## [Problem requirements]
Return every entry below exactly as written.

## [Given records]
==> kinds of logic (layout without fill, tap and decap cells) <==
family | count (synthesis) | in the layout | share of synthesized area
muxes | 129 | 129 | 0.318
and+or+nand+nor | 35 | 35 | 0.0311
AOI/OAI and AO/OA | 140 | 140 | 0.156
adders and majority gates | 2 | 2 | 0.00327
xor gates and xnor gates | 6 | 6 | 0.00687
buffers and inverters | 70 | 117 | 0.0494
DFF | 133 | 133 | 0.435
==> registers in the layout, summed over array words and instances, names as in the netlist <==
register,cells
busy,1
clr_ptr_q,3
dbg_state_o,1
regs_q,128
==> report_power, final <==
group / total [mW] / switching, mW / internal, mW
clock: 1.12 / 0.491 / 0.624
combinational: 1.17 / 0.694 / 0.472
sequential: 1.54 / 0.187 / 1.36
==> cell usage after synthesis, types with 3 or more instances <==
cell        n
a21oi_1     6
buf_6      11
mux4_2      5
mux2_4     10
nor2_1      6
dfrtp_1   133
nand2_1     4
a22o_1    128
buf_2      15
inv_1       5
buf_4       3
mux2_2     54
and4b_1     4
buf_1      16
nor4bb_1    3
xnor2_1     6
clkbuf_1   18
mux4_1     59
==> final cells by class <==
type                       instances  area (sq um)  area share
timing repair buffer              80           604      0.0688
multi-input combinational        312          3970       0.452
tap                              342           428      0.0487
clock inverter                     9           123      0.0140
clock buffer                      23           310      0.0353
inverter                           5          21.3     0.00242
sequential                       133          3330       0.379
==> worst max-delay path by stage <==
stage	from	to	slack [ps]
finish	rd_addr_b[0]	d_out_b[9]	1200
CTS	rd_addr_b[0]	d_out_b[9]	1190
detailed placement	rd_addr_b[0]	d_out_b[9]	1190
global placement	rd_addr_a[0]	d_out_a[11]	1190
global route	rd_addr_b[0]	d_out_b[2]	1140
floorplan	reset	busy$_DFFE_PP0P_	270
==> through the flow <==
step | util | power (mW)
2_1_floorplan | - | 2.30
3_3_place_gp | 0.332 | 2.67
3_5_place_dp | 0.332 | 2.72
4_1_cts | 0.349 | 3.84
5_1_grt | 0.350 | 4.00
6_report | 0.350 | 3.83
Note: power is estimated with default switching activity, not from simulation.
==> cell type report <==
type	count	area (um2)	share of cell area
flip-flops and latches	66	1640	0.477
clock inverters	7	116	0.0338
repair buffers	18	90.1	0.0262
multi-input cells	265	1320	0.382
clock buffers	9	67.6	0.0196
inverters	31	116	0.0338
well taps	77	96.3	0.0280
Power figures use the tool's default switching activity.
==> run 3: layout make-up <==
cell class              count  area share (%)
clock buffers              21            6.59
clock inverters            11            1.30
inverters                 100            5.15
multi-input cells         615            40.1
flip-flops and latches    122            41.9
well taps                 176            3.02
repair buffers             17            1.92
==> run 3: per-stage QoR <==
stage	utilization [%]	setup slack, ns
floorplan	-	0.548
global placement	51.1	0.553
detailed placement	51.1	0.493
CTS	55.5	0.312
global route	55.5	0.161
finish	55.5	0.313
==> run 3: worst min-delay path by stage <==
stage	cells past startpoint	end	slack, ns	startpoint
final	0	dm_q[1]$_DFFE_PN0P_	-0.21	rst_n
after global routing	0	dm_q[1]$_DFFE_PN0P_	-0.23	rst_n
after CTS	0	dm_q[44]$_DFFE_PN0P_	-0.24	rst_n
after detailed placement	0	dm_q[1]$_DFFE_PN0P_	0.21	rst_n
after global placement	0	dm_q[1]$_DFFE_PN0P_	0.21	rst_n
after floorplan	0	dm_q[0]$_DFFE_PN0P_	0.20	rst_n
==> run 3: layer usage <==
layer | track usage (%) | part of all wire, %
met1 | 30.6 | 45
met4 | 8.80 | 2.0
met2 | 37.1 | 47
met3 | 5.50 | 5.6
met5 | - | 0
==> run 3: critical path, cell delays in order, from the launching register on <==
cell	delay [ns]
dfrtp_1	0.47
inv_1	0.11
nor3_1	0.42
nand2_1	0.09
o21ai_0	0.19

## [Exercise answer]
==> kinds of logic (layout without fill, tap and decap cells) <==
family | count (synthesis) | in the layout | share of synthesized area
muxes | 129 | 129 | 0.318
and+or+nand+nor | 35 | 35 | 0.0311
AOI/OAI and AO/OA | 140 | 140 | 0.156
adders and majority gates | 2 | 2 | 0.00327
xor gates and xnor gates | 6 | 6 | 0.00687
buffers and inverters | 70 | 117 | 0.0494
DFF | 133 | 133 | 0.435
==> registers in the layout, summed over array words and instances, names as in the netlist <==
register,cells
busy,1
clr_ptr_q,3
dbg_state_o,1
regs_q,128
==> report_power, final <==
group / total [mW] / switching, mW / internal, mW
clock: 1.12 / 0.491 / 0.624
combinational: 1.17 / 0.694 / 0.472
sequential: 1.54 / 0.187 / 1.36
==> cell usage after synthesis, types with 3 or more instances <==
cell        n
a21oi_1     6
buf_6      11
mux4_2      5
mux2_4     10
nor2_1      6
dfrtp_1   133
nand2_1     4
a22o_1    128
buf_2      15
inv_1       5
buf_4       3
mux2_2     54
and4b_1     4
buf_1      16
nor4bb_1    3
xnor2_1     6
clkbuf_1   18
mux4_1     59
==> final cells by class <==
type                       instances  area (sq um)  area share
timing repair buffer              80           604      0.0688
multi-input combinational        312          3970       0.452
tap                              342           428      0.0487
clock inverter                     9           123      0.0140
clock buffer                      23           310      0.0353
inverter                           5          21.3     0.00242
sequential                       133          3330       0.379
==> worst max-delay path by stage <==
stage	from	to	slack [ps]
finish	rd_addr_b[0]	d_out_b[9]	1200
CTS	rd_addr_b[0]	d_out_b[9]	1190
detailed placement	rd_addr_b[0]	d_out_b[9]	1190
global placement	rd_addr_a[0]	d_out_a[11]	1190
global route	rd_addr_b[0]	d_out_b[2]	1140
floorplan	reset	busy$_DFFE_PP0P_	270
==> through the flow <==
step | util | power (mW)
2_1_floorplan | - | 2.30
3_3_place_gp | 0.332 | 2.67
3_5_place_dp | 0.332 | 2.72
4_1_cts | 0.349 | 3.84
5_1_grt | 0.350 | 4.00
6_report | 0.350 | 3.83
Note: power is estimated with default switching activity, not from simulation.
==> cell type report <==
type	count	area (um2)	share of cell area
flip-flops and latches	66	1640	0.477
clock inverters	7	116	0.0338
repair buffers	18	90.1	0.0262
multi-input cells	265	1320	0.382
clock buffers	9	67.6	0.0196
inverters	31	116	0.0338
well taps	77	96.3	0.0280
Power figures use the tool's default switching activity.
==> run 3: layout make-up <==
cell class              count  area share (%)
clock buffers              21            6.59
clock inverters            11            1.30
inverters                 100            5.15
multi-input cells         615            40.1
flip-flops and latches    122            41.9
well taps                 176            3.02
repair buffers             17            1.92
==> run 3: per-stage QoR <==
stage	utilization [%]	setup slack, ns
floorplan	-	0.548
global placement	51.1	0.553
detailed placement	51.1	0.493
CTS	55.5	0.312
global route	55.5	0.161
finish	55.5	0.313
==> run 3: worst min-delay path by stage <==
stage	cells past startpoint	end	slack, ns	startpoint
final	0	dm_q[1]$_DFFE_PN0P_	-0.21	rst_n
after global routing	0	dm_q[1]$_DFFE_PN0P_	-0.23	rst_n
after CTS	0	dm_q[44]$_DFFE_PN0P_	-0.24	rst_n
after detailed placement	0	dm_q[1]$_DFFE_PN0P_	0.21	rst_n
after global placement	0	dm_q[1]$_DFFE_PN0P_	0.21	rst_n
after floorplan	0	dm_q[0]$_DFFE_PN0P_	0.20	rst_n
==> run 3: layer usage <==
layer | track usage (%) | part of all wire, %
met1 | 30.6 | 45
met4 | 8.80 | 2.0
met2 | 37.1 | 47
met3 | 5.50 | 5.6
met5 | - | 0
==> run 3: critical path, cell delays in order, from the launching register on <==
cell	delay [ns]
dfrtp_1	0.47
inv_1	0.11
nor3_1	0.42
nand2_1	0.09
o21ai_0	0.19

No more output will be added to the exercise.